DOUGLAS — The Cochise College aviation department is gearing up for big improvements this summer, and beyond.

In July, the college accepted a grant from the Arizona Department of Transportation to conduct a full master plan of the airport, and the project is well underway. Two months later, at its September meeting, the college’s governing board approved a $1.71 million grant from ADOT for the reconstruction of the Douglas Campus airport runway, a project slated to begin this summer.

An airplane on the Douglas Campus airport runway.

“We are a single-use runway airport, so we have no choice but to suspend flight operations during the period of construction,” said aviation director and chief flight instructor Belinda Burnett. “That does not mean closed.”

Rumors that the Douglas Campus’ airport is closing and the flight training program is on its way out couldn’t be further from the truth, Burnett said. In fact, the college is about to bring more aviation resources to the Douglas Campus flight training program after terminating its satellite operation out of Tucson International Airport, which had been in place for the last 12 years through an agreement with Pima Community College.

That termination will go into effect Dec. 31, which means after that, all of those resources, which have been split for so many years, will come back to the Douglas Campus to foster growth and expansion of the program.

“The Tucson program didn’t represent the quality or standard of training we want to promote and what we want to provide,” Burnett said. “So we’re bringing everything home and circling the wagons, so to speak, to build here.”

In the early days of the college’s flight program, students were bussed to to the Bisbee-Douglas airport for training. In the late 1960s, the college started the initial phases of building the airport, beginning with a dirt runway that was eventually paved. Today, the public-use airport receives ADOT funds to help maintain the facility, as long as it remains in compliance for grant funding.

Burnett said the average lifespan of an airport runway is about 15 to 20 years. The last time the college’s runway received a repaving treatment was in 1995. This summer, the airport will undergo runway rehabilitation, which means the existing pavement of the runway will be torn out, workers will compact the underlying surface and resurface it to make a new runway. The grant also includes new runway lighting.
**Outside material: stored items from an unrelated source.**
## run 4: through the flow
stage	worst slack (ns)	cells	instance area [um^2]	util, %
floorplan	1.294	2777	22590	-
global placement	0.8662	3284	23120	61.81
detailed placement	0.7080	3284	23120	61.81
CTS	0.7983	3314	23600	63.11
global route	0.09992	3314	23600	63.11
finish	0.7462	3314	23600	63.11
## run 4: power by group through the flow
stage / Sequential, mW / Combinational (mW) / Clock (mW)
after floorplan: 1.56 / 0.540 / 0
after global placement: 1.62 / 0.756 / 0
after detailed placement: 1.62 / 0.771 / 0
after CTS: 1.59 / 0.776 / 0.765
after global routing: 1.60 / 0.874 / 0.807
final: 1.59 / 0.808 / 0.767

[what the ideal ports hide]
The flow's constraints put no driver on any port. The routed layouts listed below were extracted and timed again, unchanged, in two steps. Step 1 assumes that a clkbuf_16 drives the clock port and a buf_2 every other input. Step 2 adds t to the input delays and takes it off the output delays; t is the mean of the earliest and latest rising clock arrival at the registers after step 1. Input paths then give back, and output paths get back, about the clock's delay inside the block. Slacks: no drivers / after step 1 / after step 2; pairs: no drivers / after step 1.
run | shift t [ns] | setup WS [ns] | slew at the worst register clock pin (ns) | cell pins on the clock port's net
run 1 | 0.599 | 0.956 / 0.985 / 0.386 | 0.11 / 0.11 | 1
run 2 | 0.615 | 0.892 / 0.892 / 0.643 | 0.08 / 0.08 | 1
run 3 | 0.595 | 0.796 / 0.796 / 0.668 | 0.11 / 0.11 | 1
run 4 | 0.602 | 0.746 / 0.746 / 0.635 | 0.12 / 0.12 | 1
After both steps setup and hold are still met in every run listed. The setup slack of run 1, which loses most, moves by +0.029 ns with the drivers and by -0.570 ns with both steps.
During the scheduled 100-day construction period, the airport will have to temporarily cease operations, so the flight program will adjust its schedule to conform with the main academic calendar, meaning instead of a 21-week program, it will do 16-week sessions in both the spring and fall.

The two ADOT airport improvement grants — the full master plan and the runway — required a 10 percent match by the college. Burnett said next year, if all goes according to plan and the college receives another in a series of grants, the airport taxiway will likely be repaved as well.
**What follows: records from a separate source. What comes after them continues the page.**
Context: an optimization exercise on an open-source flow, tuned for a short achievable clock period and few clock cycles. The choices shown serve that exercise and are no tape-out recipe.
Only simulation tests tie the RTL to the original design; equivalence was not proved.
Power and IR drop assume default switching activity.

==> inputs of v21 <==
Design Pipelined_HazardD, start of the top module:
module Pipelined_HazardD(
    input clk, reset,
    output [63:0] imem_addr,
    input  [31:0] imem_rdata,
    output [63:0] dmem_addr,
    output [63:0] dmem_wdata,
    output dmem_we,
    input  [63:0] dmem_rdata
);
localparam BH_BITS = 3;                  
localparam BH_N    = 1 << BH_BITS;
reg  [9:0]  pc;
reg         id_valid;
reg  [31:0] ir;
reg  [31:1] id_oh1, id_oh2;              
reg         fa_ex, fa_mem, fa_wb, fa_rf;
reg         fb_ex, fb_mem, fb_wb, fb_rf;
reg         stall_raw;                   
reg         zf, zf_bne;                  
reg  [9:0]  id_pc;
reg         id_pred;
reg         ex_regwrite, ex_load, ex_store, ex_br;
reg         ex_bge;
reg         ex_t1, ex_t0, ex_m1, ex_m0;
reg  [9:0]  ex_r1, ex_r0;
reg         ex_op_add, ex_op_sub, ex_op_and, ex_op_or, ex_op_sll;
reg  [4:0]  ex_rd;
reg  [63:0] ex_a, ex_b, ex_sd;
reg         ex_sd_ex;                    
reg  [7:0]  ex_sh_lo, ex_sh_hi;          
reg  [9:0]  ex_pc;
reg  [1:0]  ex_kind;
reg         ex_fwd;
reg         mem_regwrite, mem_load, mem_we;
reg  [4:0]  mem_rd;
reg  [63:0] mem_result, mem_wdata, mem_addr;
reg         wb_regwrite;
reg  [4:0]  wb_rd;
reg  [63:0] wb_val;
reg  [63:0] rf [1:31];
reg  [BH_N-1:0] bh_valid, bh_taken;
reg  [9-BH_BITS:0] bh_tag [0:BH_N-1];
reg  [1:0]  kctr [0:2];
reg         upd_en, upd_taken;
reg  [9:0]  upd_pc;
reg  [1:0]  upd_kind;
reg         upd_fwd;
assign imem_addr  = {52'd0, pc, 2'b00};
assign dmem_addr  = mem_addr;
assign dmem_wdata = mem_wdata;
assign dmem_we    = mem_we;
wire [31:0] fw = imem_rdata;
wire        f_isbr = (fw[6:0] == 7'b1100011);
wire [9:0]  f_off  = {fw[7], fw[30:25], fw[11:9]};
wire [9:0]  f_tgt  = pc + f_off;
wire [1:0]  f_kind = (fw[14:12] == 3'b101) ? 2'd2 :
                     (fw[14:12] == 3'b001) ? 2'd1 : 2'd0;
wire [BH_BITS-1:0] f_idx = pc[BH_BITS-1:0];
wire        bh_hit = bh_valid[f_idx] && (bh_tag[f_idx] == pc[9:BH_BITS]);
wire        f_dir  = bh_hit ? bh_taken[f_idx] : (fw[31] | kctr[f_kind][1]);
wire        f_pred = f_isbr && f_dir;
wire [9:0]  pc_inc;
genvar q;
assign pc_inc[0] = ~pc[0];
generate
    for (q = 1; q < 10; q = q + 1) begin : inc
        assign pc_inc[q] = pc[q] ^ (&pc[q-1:0]);
    end
endgenerate
wire [31:1] oh1_n, oh2_n;
genvar h;
generate
  ...
==> flow/config.mk <==
export PLATFORM = sky130hd
export DESIGN_NAME = Pipelined_HazardD
export DESIGN_NICKNAME = Pipelined_HazardD
export VERILOG_FILES = /design/flow/design.v
export SDC_FILE = /design/flow/constraint.sdc
export NUM_CORES = 4
export LEC_CHECK = 0
export ABC_CLOCK_PERIOD_IN_PS = 3000
export CAP_MARGIN = 20
export CORE_MARGIN = 2
export CORE_UTILIZATION = 40
export SLEW_MARGIN = 20
==> flow/constraint.sdc <==
create_clock -name core_clock -period 11.0 [get_ports {clk}]
set_input_delay 2.2000 -clock core_clock [delete_from_list [all_inputs] [get_ports {clk}]]
set_output_delay 2.2000 -clock core_clock [all_outputs]
set_load 0.01 [all_outputs]
standard.sh (not shown) runs the stock make flow with config.mk's settings and CLKGATE_MAP_FILE= SYNTH_SCRIPT=/design/flow/synth_recipe.tcl, a recipe that flattens the netlist after the stock synthesis.
==> flow/flow/run.sh <==
#!/bin/bash
set -euo pipefail
bash standard.sh SETUP_SLACK_MARGIN=7.5 finish > standard.log 2>&1
==> v20 (differences from v21) <==
--- a/flow/design.v
+++ b/flow/design.v
@@ -14,54 +14,50 @@
 reg         id_valid;
 reg  [31:0] ir;
 reg  [31:1] id_oh1, id_oh2;              
 reg         fa_ex, fa_mem, fa_wb, fa_rf;
 reg         fb_ex, fb_mem, fb_wb, fb_rf;
 reg         stall_raw;                   
-reg         zf, zf_bne;                  
 reg  [9:0]  id_pc;
 reg         id_pred;
 reg         ex_regwrite, ex_load, ex_store, ex_br;
 reg         ex_bge;
 reg         ex_t1, ex_t0, ex_m1, ex_m0;
 reg  [9:0]  ex_r1, ex_r0;
 reg         ex_op_add, ex_op_sub, ex_op_and, ex_op_or, ex_op_sll;
 reg  [4:0]  ex_rd;
 reg  [63:0] ex_a, ex_b, ex_sd;
-reg         ex_sd_ex;                    
-reg  [7:0]  ex_sh_lo, ex_sh_hi;          
+reg  [5:0]  ex_sh;
 reg  [9:0]  ex_pc;
-reg  [1:0]  ex_kind;
-reg         ex_fwd;
+reg  [2:0]  ex_kind;
 reg         mem_regwrite, mem_load, mem_we;
 reg  [4:0]  mem_rd;
 reg  [63:0] mem_result, mem_wdata, mem_addr;
 reg         wb_regwrite;
 reg  [4:0]  wb_rd;
 reg  [63:0] wb_val;
 reg  [63:0] rf [1:31];
 reg  [BH_N-1:0] bh_valid, bh_taken;
 reg  [9-BH_BITS:0] bh_tag [0:BH_N-1];
-reg  [1:0]  kctr [0:2];
+reg  [1:0]  kctr [0:5];
 reg         upd_en, upd_taken;
 reg  [9:0]  upd_pc;
-reg  [1:0]  upd_kind;
-reg         upd_fwd;
+reg  [2:0]  upd_kind;
 assign imem_addr  = {52'd0, pc, 2'b00};
 assign dmem_addr  = mem_addr;
 assign dmem_wdata = mem_wdata;
 assign dmem_we    = mem_we;
 wire [31:0] fw = imem_rdata;
 wire        f_isbr = (fw[6:0] == 7'b1100011);
 wire [9:0]  f_off  = {fw[7], fw[30:25], fw[11:9]};
 wire [9:0]  f_tgt  = pc + f_off;
-wire [1:0]  f_kind = (fw[14:12] == 3'b101) ? 2'd2 :
-                     (fw[14:12] == 3'b001) ? 2'd1 : 2'd0;
+wire [2:0]  f_kind = (fw[14:12] == 3'b101) ? {2'b10, fw[31]} :
+                     (fw[14:12] == 3'b001) ? {2'b01, fw[31]} : {2'b00, fw[31]};
 wire [BH_BITS-1:0] f_idx = pc[BH_BITS-1:0];
 wire        bh_hit = bh_valid[f_idx] && (bh_tag[f_idx] == pc[9:BH_BITS]);
-wire        f_dir  = bh_hit ? bh_taken[f_idx] : (fw[31] | kctr[f_kind][1]);
+wire        f_dir  = bh_hit ? bh_taken[f_idx] : kctr[f_kind][1];
 wire        f_pred = f_isbr && f_dir;
 wire [9:0]  pc_inc;
 genvar q;
 assign pc_inc[0] = ~pc[0];
 generate
     for (q = 1; q < 10; q = q + 1) begin : inc
@@ -94,14 +90,14 @@
 wire d_or  = (is_r && f3 == 3'b110);
 wire d_sll = (is_i && f3 == 3'b001);
 wire d_add = !(d_sub | d_and | d_or | d_sll);
 wire [11:0] d_imm = is_st ? {ir[31:25], ir[11:7]} : ir[31:20];
 wire [63:0] imm64 = {{52{d_imm[11]}}, d_imm};
 wire [9:0]  br_off    = {ir[7], ir[30:25], ir[11:9]};
-wire [1:0]  d_kind = (f3 == 3'b101) ? 2'd2 :
-                     (f3 == 3'b001) ? 2'd1 : 2'd0;
+wire [2:0]  d_kind = (f3 == 3'b101) ? {2'b10, ir[31]} :
+                     (f3 == 3'b001) ? {2'b01, ir[31]} : {2'b00, ir[31]};
 reg  [63:0] rf_r1, rf_r2;
 integer k;
 always @(*) begin
     rf_r1 = 64'd0;
     rf_r2 = 64'd0;
     for (k = 1; k < 32; k = k + 1) begin
@@ -125,15 +121,12 @@
 wire        na_mem = ex_regwrite && (ex_rd == n_rs1) && !na_ex;
 wire        na_wb  = mem_regwrite && (mem_rd == n_rs1) && !na_ex && !na_mem;
 wire        nb_ex  = n_ex_wr && (rd == n_rs2);
 wire        nb_mem = ex_regwrite && (ex_rd == n_rs2) && !nb_ex;
 wire        nb_wb  = mem_regwrite && (mem_rd == n_rs2) && !nb_ex && !nb_mem;
 wire        n_stall = n_ex_load && ((rd == n_rs1) || (n_uses_rs2 && rd == n_rs2));
-wire        n_zf = id_valid && !stall && d_regwrite && d_add && !is_ld &&
-                   (fw[6:0] == 7'b1100011) && (fw[14:13] == 2'b00) &&
-                   (fw[24:20] == 5'd0) && (rd == fw[19:15]);
 wire [63:0] ag [0:6];
 wire [63:0] ap [0:6];
 wire [63:0] sg [0:6];
 wire [63:0] sp [0:6];
 assign ag[0] = ex_a & ex_b;
 assign ap[0] = ex_a ^ ex_b;
@@ -156,22 +149,13 @@
             end
         end
     end
 endgenerate
 wire [63:0] sum  = ap[0] ^ {ag[6][62:0], 1'b0};
 wire [63:0] diff = sp[0] ^ {sg[6][62:0], 1'b1};
-reg  [63:0] sh1, shl;
-integer t;
-always @(*) begin
-    sh1 = 64'd0;
-    shl = 64'd0;
-    for (t = 0; t < 8; t = t + 1)
-        sh1 = sh1 | ({64{ex_sh_lo[t]}} & (ex_a << t));
-    for (t = 0; t < 8; t = t + 1)
-        shl = shl | ({64{ex_sh_hi[t]}} & (sh1 << (8 * t)));
-end
+wire [63:0] shl  = ex_a << ex_sh;
 wire [63:0] result = ({64{ex_op_add}} & sum) |
                      ({64{ex_op_sub}} & diff) |
                      ({64{ex_op_and}} & (ex_a & ex_b)) |
                      ({64{ex_op_or}}  & (ex_a | ex_b)) |
                      ({64{ex_op_sll}} & shl);
 wire [63:0] ca = {~ex_a[63], ex_a[62:0]};
@@ -209,30 +193,31 @@
 wire eq = ce5[1] & ce5[0];
 wire ge = cg5[1] | (ce5[1] & cg5[0]) | eq;
 wire c  = ex_bge ? ge : eq;
 wire taken   = c ? ex_t1 : ex_t0;
 wire mispred = c ? ex_m1 : ex_m0;
 wire [9:0] redirect_pc = c ? ex_r1 : ex_r0;
-wire [63:0] zt = (ex_a ^ ex_b) ^ {ex_a[62:0] | ex_b[62:0], 1'b0};
-wire        ex_sum_zero = ~|zt;
-wire        id_fast  = id_valid && zf;
-wire        id_taken = zf_bne ? !ex_sum_zero : ex_sum_zero;
-wire        id_mis   = id_fast && (id_taken != id_pred);
-wire [9:0]  id_fix_pc = id_pred ? d_pc1 : d_target;
-wire        id_pred2 = id_fast ? id_taken : id_pred;
 wire [63:0] mem_val = mem_load ? dmem_rdata : mem_result;
 wire [63:0] lg_and = ex_a & ex_b;
 wire [63:0] lg_or  = ex_a | ex_b;
 wire [63:0] fwd_a = ({64{fa_ex && ex_op_add}} & sum) |
                     ({64{fa_ex && ex_op_sub}} & diff) |
                     ({64{fa_ex && ex_op_and}} & lg_and) |
                     ({64{fa_ex && ex_op_or}}  & lg_or) |
                     ({64{fa_ex && ex_op_sll}} & shl) |
                     ({64{fa_mem}} & mem_val) |
                     ({64{fa_wb}}  & wb_val) |
                     ({64{fa_rf}}  & rf_r1);
+wire [63:0] fwd_b = ({64{fb_ex && ex_op_add}} & sum) |
+                    ({64{fb_ex && ex_op_sub}} & diff) |
+                    ({64{fb_ex && ex_op_and}} & lg_and) |
+                    ({64{fb_ex && ex_op_or}}  & lg_or) |
+                    ({64{fb_ex && ex_op_sll}} & shl) |
+                    ({64{fb_mem}} & mem_val) |
+                    ({64{fb_wb}}  & wb_val) |
+                    ({64{fb_rf}}  & rf_r2);
 wire [63:0] fwd_bi = ({64{b_reg && fb_ex && ex_op_add}} & sum) |
                      ({64{b_reg && fb_ex && ex_op_sub}} & diff) |
                      ({64{b_reg && fb_ex && ex_op_and}} & lg_and) |
                      ({64{b_reg && fb_ex && ex_op_or}}  & lg_or) |
                      ({64{b_reg && fb_ex && ex_op_sll}} & shl) |
                      ({64{b_reg && fb_mem}} & mem_val) |
@@ -241,31 +226,27 @@
                      ({64{!b_reg}}          & imm64);
 always @(posedge clk) begin
     if (reset)
         pc <= 10'd0;
     else if (mispred)
         pc <= redirect_pc;
-    else if (id_mis)
-        pc <= id_fix_pc;
     else if (!stall)
         pc <= f_pred ? f_tgt : pc_inc;
-    if (reset || mispred || id_mis)
+    if (reset || mispred)
         id_valid <= 1'b0;
     else if (!stall)
         id_valid <= 1'b1;
     fa_ex     <= na_ex;
     fa_mem    <= na_mem;
     fa_wb     <= na_wb;
     fa_rf     <= !na_ex && !na_mem && !na_wb;
     fb_ex     <= nb_ex;
     fb_mem    <= nb_mem;
     fb_wb     <= nb_wb;
     fb_rf     <= !nb_ex && !nb_mem && !nb_wb;
     stall_raw <= n_stall;
-    zf        <= n_zf;
-    zf_bne    <= fw[12];
     if (!stall) begin
         ir      <= fw;
         id_oh1  <= oh1_n;
         id_oh2  <= oh2_n;
         id_pc   <= pc;
         id_pred <= f_pred;
@@ -279,14 +260,14 @@
         ex_m0       <= 1'b0;
     end else begin
         ex_regwrite <= d_regwrite;
         ex_load     <= is_ld;
         ex_store    <= is_st;
         ex_br       <= is_br;
-        ex_m1       <= id_pred2 != d_t1;
-        ex_m0       <= id_pred2 != d_t0;
+        ex_m1       <= id_pred != d_t1;
+        ex_m0       <= id_pred != d_t0;
     end
     ex_bge    <= (f3 == 3'b101);
     ex_t1     <= d_t1;
     ex_t0     <= d_t0;
     ex_r1     <= d_t1 ? d_target : d_pc1;
     ex_r0     <= d_t0 ? d_target : d_pc1;
@@ -295,40 +276,37 @@
     ex_op_and <= d_and;
     ex_op_or  <= d_or;
     ex_op_sll <= d_sll;
     ex_rd     <= rd;
     ex_a      <= fwd_a;
     ex_b      <= fwd_bi;
-    ex_sd     <= ({64{fb_mem}} & mem_val) | ({64{fb_wb}} & wb_val) |
-                 ({64{fb_rf}}  & rf_r2);
-    ex_sd_ex  <= fb_ex;
-    ex_sh_lo  <= 8'd1 << ir[22:20];
-    ex_sh_hi  <= 8'd1 << ir[25:23];
+    ex_sd     <= fwd_b;
+    ex_sh     <= ir[25:20];
     ex_pc     <= id_pc;
     ex_kind   <= d_kind;
-    ex_fwd    <= !ir[31];
     mem_regwrite <= !reset && ex_regwrite;
     mem_load     <= ex_load;
     mem_we       <= !reset && ex_store;
     mem_rd       <= ex_rd;
     mem_result   <= result;
-    mem_wdata    <= ex_sd_ex ? mem_result : ex_sd;
+    mem_wdata    <= ex_sd;
     mem_addr     <= {64{ex_load || ex_store}} & sum;    
     wb_regwrite <= !reset && mem_regwrite;
     wb_rd       <= mem_rd;
     wb_val      <= mem_val;
     if (wb_regwrite)
         rf[wb_rd] <= wb_val;
     upd_en    <= !reset && ex_br;
     upd_taken <= taken;
     upd_pc    <= ex_pc;
     upd_kind  <= ex_kind;
-    upd_fwd   <= ex_fwd;
     if (reset) begin
-        kctr[0] <= 2'b01; kctr[1] <= 2'b01; kctr[2] <= 2'b01;
-    end else if (upd_en && upd_fwd) begin
+        kctr[0] <= 2'b01; kctr[1] <= 2'b10;
+        kctr[2] <= 2'b01; kctr[3] <= 2'b10;
+        kctr[4] <= 2'b01; kctr[5] <= 2'b10;
+    end else if (upd_en) begin
         if (upd_taken && kctr[upd_kind] != 2'b11)
             kctr[upd_kind] <= kctr[upd_kind] + 2'b01;
         else if (!upd_taken && kctr[upd_kind] != 2'b00)
             kctr[upd_kind] <= kctr[upd_kind] - 2'b01;
     end
     if (reset)
==> results.yml <==
power:
  fin_total_pwr_w: 0.0288
  switching_share_pct: 29.9
  seq_power_w: 0.0135
  pwr-share-comb_pct: 17.6
route:
  vias_per_cell: 7.71
  vias: 110000
synthesis:
  synth_xor_area_share_pct: 1.15
  yosys.area.top_type_share_pct: 53.3
  syn_avg_cell_area_um2: 13.0
  synth_area_leaders: "edfxtp_1, dfxtp_1, a22oi_1, a221oi_1, a22o_1"
floorplanning:
  taps: 4080
global_routing:
  grt_pass1_vias: 100000
  gr-usage-met3_pct: 18.8
placement:
  dp_cells: 13300
final_layout:
  n_clock_buffer: 361
timing:
  setup_ws_ns: 7.10
worst_setup_path:
  reg2reg_to: "ex_b[53]$_DFF_P_"
  regToRegStartpoint: "id_oh2[1]$_DFFE_PN_"
outcome:
  status: "timing/DRC/antenna clean"
The numbers above come from v20.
But growth and improvements to the aviation department don’t stop there.

Also at its September meeting, the Cochise College governing board approved a proposal to add Unmanned Aircraft Systems (UAS) degree programs. Due to the college’s relationship with Fort Huachuca, there have been programs similar to these in the catalog for two years, as part of the military occupational specialty (MOS) offerings. But with unmanned aircrafts in high demand to support military efforts and the expansion of other uses for UAS, the college has been asked, by Northrop Grumman and others, to consider preparing operators and technicians to help meet those needs.

Burnett and other administrators believe this UAS program, which is scheduled to begin this August, will help strengthen the aviation department by adding visibility and broadening its offerings, which were recently diminished by the closure of the aviation maintenance technology program.

Also under the umbrella of the aviation department is avionics, which moved to the Sierra Vista Campus not long ago for practical and logistical reasons that have helped grow the program. That move sent rumors flying as well.

“The large population (for avionics) was coming from Sierra Vista, the employers are in Sierra Vista, and it’s taught in conjunction with the fort,” Burnett said. “Aviation has always had lots of rumors associated with it because it’s a high-dollar program.”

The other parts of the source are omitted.